Nach den Terroranschlägen vom 11. September 2001 war die Stimmung unter den norddeutschen Muslimen noch eine andere. Als damals bekannt wurde, dass die Attentäter aus Hamburg kamen, fürchtete man die öffentliche Gleichsetzung von Muslimen mit Terroristen. Die islamischen Vereine vor allem in Hamburg sahen sich in die Defensive gedrängt. In der Folge appellierten sie wiederholt an die übrige Bevölkerung, keinen Generalverdacht gegen Muslime zuzulassen. Immer wieder sahen sie sich veranlasst, die Friedfertigkeit des Korans zu betonen und sich von allem zu distanzieren, was ihre Religion in Verruf zu bringen drohte. Doch auch hier hat sich inzwischen einiges getan. „Dass es Menschen gibt, die den Koran missbrauchen, ist eine Realität, mit der auch wir leben müssen“, sagt Mustafa Yoldas vom Rat der islamischen Gemeinschaften in Hamburg (Schura). Er könne „die Deutschen verstehen, die nicht mehr wissen, welchem Muslim sie vertrauen können und wem nicht“. Doch genauso ginge es den hier lebenden Mitgliedern der islamischen Gemeinde auch: „Wir sind genauso hilflos.“

Obwohl Yoldas glaubt, dass der erneute Anschlagsversuch sicherheitspolitisch „natürlich nicht ohne Folgen bleiben wird“, befürchtet er keine verstärkte Polizeiüberwachung von Gotteshäusern oder islamischen Vereinen.
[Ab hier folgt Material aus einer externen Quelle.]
--- src/rtl/muldiv_unit.sv ---
// Iterative RV64M multiply/divide: radix-2 shift-add multiply, restoring divide, on magnitudes.
// Latency: XLEN+2 cycles from the start edge to done; divide-by-zero takes 2 cycles.
// Backpressure: none; start is accepted only in IDLE and ignored while busy or in DONE.
//
// Ports:
//   clk, rst_n     - clock, asynchronous active-low reset
//   start, flush   - request pulse (latches funct3/op_a/op_b), abort of in-flight op
//   funct3         - M-extension op select
//   op_a, op_b     - rs1 / rs2 operands
//   busy, done     - high in any non-IDLE state, one-cycle result-valid pulse
//   result         - final value, held until overwritten by the next completion
module muldiv_unit
  import muldiv_pkg::*;
#(
  parameter int XLEN = XLEN_DEFAULT
) (
  input  logic            clk,
  input  logic            rst_n,
  input  logic            start,
  input  logic            flush,
  input  logic [2:0]      funct3,
  input  logic [XLEN-1:0] op_a,
  input  logic [XLEN-1:0] op_b,
  output logic            busy,
  output logic            done,
  output logic [XLEN-1:0] result
);

  localparam logic [6:0] LAST_ITER = 7'(XLEN - 1);

  state_e state, state_nxt;

  // Latched operation context
  op_e             op_q;
  logic [XLEN-1:0] a_raw;
  logic [XLEN-1:0] b_mag;
  logic            a_neg;
  logic            b_neg;
  logic            div_zero;
  logic [6:0]      cnt;

  // acc/sreg form the 2*XLEN product {hi,lo} for multiply, and the
  // remainder/dividend-quotient pair for divide.
  logic [XLEN-1:0] acc;
  logic [XLEN-1:0] sreg;

  // Decode of the incoming request
  op_e             op_in;
  logic            a_neg_in;
  logic            b_neg_in;
  logic            div_zero_in;
  logic [XLEN-1:0] a_mag_in;
  logic [XLEN-1:0] b_mag_in;

  always_comb begin
    op_in       = op_e'(funct3);
    a_neg_in    = op_a_signed(op_in) && op_a[XLEN-1];
    b_neg_in    = op_b_signed(op_in) && op_b[XLEN-1];
    // -(-2^(XLEN-1)) wraps to 2^(XLEN-1), which is the correct unsigned magnitude
    a_mag_in    = a_neg_in ? -op_a : op_a;
    b_mag_in    = b_neg_in ? -op_b : op_b;
    div_zero_in = op_is_div(op_in) && (op_b == '0);
  end

  // One iteration of each algorithm
  logic [XLEN:0]   mul_sum;
  logic [XLEN:0]   rem_sh;
  logic [XLEN-1:0] rem_sub;
  logic            q_bit;

  always_comb begin
    mul_sum = {1'b0, acc} + (sreg[0] ? {1'b0, b_mag} : {(XLEN+1){1'b0}});
    rem_sh  = {acc, sreg[XLEN-1]};
    q_bit   = (rem_sh >= {1'b0, b_mag});
    // When q_bit is set the true difference is below b_mag, so the low XLEN bits are exact
    rem_sub = rem_sh[XLEN-1:0] - b_mag;
  end

  // Sign correction and result selection
  logic [2*XLEN-1:0] prod_fix;
  logic [XLEN-1:0]   quo_fix;
  logic [XLEN-1:0]   rem_fix;
  logic [XLEN-1:0]   fix_val;

  always_comb begin
    prod_fix = (a_neg ^ b_neg) ? -{acc, sreg} : {acc, sreg};
    quo_fix  = (a_neg ^ b_neg) ? -sreg : sreg;
    rem_fix  = a_neg ? -acc : acc;
    fix_val  = prod_fix[XLEN-1:0];
    case (op_q)
      OP_MUL:                       fix_val = prod_fix[XLEN-1:0];
      OP_MULH, OP_MULHSU, OP_MULHU: fix_val = prod_fix[2*XLEN-1:XLEN];
      OP_DIV, OP_DIVU:              fix_val = div_zero ? '1 : quo_fix;
      OP_REM, OP_REMU:              fix_val = div_zero ? a_raw : rem_fix;
      default:                      fix_val = prod_fix[XLEN-1:0];
    endcase
  end

  // FSM: state register
  always_ff @(posedge clk or negedge rst_n) begin
    if (!rst_n) state <= ST_IDLE;
    else        state <= state_nxt;
  end

  // FSM: next state; flush beats everything, including a simultaneous start
  always_comb begin
    state_nxt = state;
    if (flush) begin
      state_nxt = ST_IDLE;
    end else begin
      case (state)
        ST_IDLE: if (start) state_nxt = div_zero_in ? ST_FIX : ST_CALC;
        ST_CALC: if (cnt == LAST_ITER) state_nxt = ST_FIX;
        ST_FIX:  state_nxt = ST_DONE;
        ST_DONE: state_nxt = ST_IDLE;
        default: state_nxt = ST_IDLE;
      endcase
    end
  end

  // FSM: outputs
  always_comb begin
    busy = (state != ST_IDLE);
    done = (state == ST_DONE);
  end

  // Datapath
  always_ff @(posedge clk or negedge rst_n) begin
    if (!rst_n) begin
      op_q     <= OP_MUL;
      a_raw    <= '0;
      b_mag    <= '0;
      a_neg    <= 1'b0;
      b_neg    <= 1'b0;
      div_zero <= 1'b0;
      cnt      <= 7'd0;
      acc      <= '0;
      sreg     <= '0;
      result   <= '0;
    end else if (!flush) begin
      case (state)
        ST_IDLE: begin
          if (start) begin
            op_q     <= op_in;
            a_raw    <= op_a;
            b_mag    <= b_mag_in;
            a_neg    <= a_neg_in;
            b_neg    <= b_neg_in;
            div_zero <= div_zero_in;
            cnt      <= 7'd0;
            acc      <= '0;
            sreg     <= a_mag_in;
          end
        end
        ST_CALC: begin
          cnt <= cnt + 7'd1;
          if (op_is_div(op_q)) begin
            acc  <= q_bit ? rem_sub : rem_sh[XLEN-1:0];
            sreg <= {sreg[XLEN-2:0], q_bit};
          end else begin
            {acc, sreg} <= {mul_sum, sreg[XLEN-1:1]};
          end
        end
        ST_FIX:  result <= fix_val;
        default: ;
      endcase
    end
  end

endmodule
Denn weder der Todesflieger vom 11. September 2001, Mohammed Atta, noch der Kieler Bombenleger Youssef Mohamad seien an einem bekannten Treffpunkt von Muslimen aktiv gewesen – und das wisse auch die Polizei. „Solche Leute treffen sich privat in kleinen Gruppen“, sagt Yoldas. „Moscheen sind die letzten Orte, an denen man sie dingfest machen kann.“

Yilmaz Ahmed ist Imam der islamischen Gemeinschaft in Kiel. „Was dieser Mann getan haben soll, ist nicht menschlich und nicht muslimisch“, sagt er über Youssef Mohamad. Dass jemand eine solche Tat begehe, sei „traurig“, für die islamische Gemeinschaft aber kein Grund zu weitergehenden Sorgen. Ein Sprecher des Gebetsraums im Kieler Stadtteil Gaarden, den der 21-jährige Libanese gelegentlich genutzt haben soll, sagt, dass die Verhaftung unter den dortigen Gläubigen kaum Thema sei. „Warum sollte sie?“, fragt er zurück: „Was wir über diese Tat denken, hat nichts damit zu tun, dass wir Muslime sind“.